### TASK REQUIREMENTS
Write out all the entries below without any change.

### RAW DATA
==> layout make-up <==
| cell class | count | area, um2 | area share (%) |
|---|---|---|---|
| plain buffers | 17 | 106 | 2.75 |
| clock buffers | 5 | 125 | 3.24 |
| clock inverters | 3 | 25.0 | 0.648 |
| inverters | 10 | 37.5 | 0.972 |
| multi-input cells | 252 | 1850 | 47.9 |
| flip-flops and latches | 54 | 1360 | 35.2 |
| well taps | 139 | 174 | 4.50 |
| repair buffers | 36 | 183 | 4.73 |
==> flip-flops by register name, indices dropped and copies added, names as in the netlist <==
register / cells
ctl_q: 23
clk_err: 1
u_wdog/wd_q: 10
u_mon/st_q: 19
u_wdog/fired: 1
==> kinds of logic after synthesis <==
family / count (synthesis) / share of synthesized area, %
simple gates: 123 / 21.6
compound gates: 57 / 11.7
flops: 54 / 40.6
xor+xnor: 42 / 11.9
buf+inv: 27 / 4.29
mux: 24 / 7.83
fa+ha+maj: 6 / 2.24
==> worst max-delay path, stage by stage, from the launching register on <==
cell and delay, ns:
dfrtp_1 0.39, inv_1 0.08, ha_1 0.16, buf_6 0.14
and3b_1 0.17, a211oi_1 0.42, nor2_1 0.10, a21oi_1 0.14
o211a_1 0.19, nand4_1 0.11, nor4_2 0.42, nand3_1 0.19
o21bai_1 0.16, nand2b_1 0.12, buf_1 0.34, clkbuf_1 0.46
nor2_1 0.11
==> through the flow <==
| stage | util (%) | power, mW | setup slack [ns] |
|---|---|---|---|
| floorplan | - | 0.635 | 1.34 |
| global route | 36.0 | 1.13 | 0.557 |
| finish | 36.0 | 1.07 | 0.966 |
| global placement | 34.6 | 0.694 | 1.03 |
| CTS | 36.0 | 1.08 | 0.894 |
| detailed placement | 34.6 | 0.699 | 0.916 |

### OUTPUT FOR THIS TASK
==> layout make-up <==
| cell class | count | area, um2 | area share (%) |
|---|---|---|---|
| plain buffers | 17 | 106 | 2.75 |
| clock buffers | 5 | 125 | 3.24 |
| clock inverters | 3 | 25.0 | 0.648 |
| inverters | 10 | 37.5 | 0.972 |
| multi-input cells | 252 | 1850 | 47.9 |
| flip-flops and latches | 54 | 1360 | 35.2 |
| well taps | 139 | 174 | 4.50 |
| repair buffers | 36 | 183 | 4.73 |
==> flip-flops by register name, indices dropped and copies added, names as in the netlist <==
register / cells
ctl_q: 23
clk_err: 1
u_wdog/wd_q: 10
u_mon/st_q: 19
u_wdog/fired: 1
==> kinds of logic after synthesis <==
family / count (synthesis) / share of synthesized area, %
simple gates: 123 / 21.6
compound gates: 57 / 11.7
flops: 54 / 40.6
xor+xnor: 42 / 11.9
buf+inv: 27 / 4.29
mux: 24 / 7.83
fa+ha+maj: 6 / 2.24
==> worst max-delay path, stage by stage, from the launching register on <==
cell and delay, ns:
dfrtp_1 0.39, inv_1 0.08, ha_1 0.16, buf_6 0.14
and3b_1 0.17, a211oi_1 0.42, nor2_1 0.10, a21oi_1 0.14
o211a_1 0.19, nand4_1 0.11, nor4_2 0.42, nand3_1 0.19
o21bai_1 0.16, nand2b_1 0.12, buf_1 0.34, clkbuf_1 0.46
nor2_1 0.11
==> through the flow <==
| stage | util (%) | power, mW | setup slack [ns] |
|---|---|---|---|
| floorplan | - | 0.635 | 1.34 |
| global route | 36.0 | 1.13 | 0.557 |
| finish | 36.0 | 1.07 | 0.966 |
| global placement | 34.6 | 0.694 | 1.03 |
| CTS | 36.0 | 1.08 | 0.894 |
| detailed placement | 34.6 | 0.699 | 0.916 |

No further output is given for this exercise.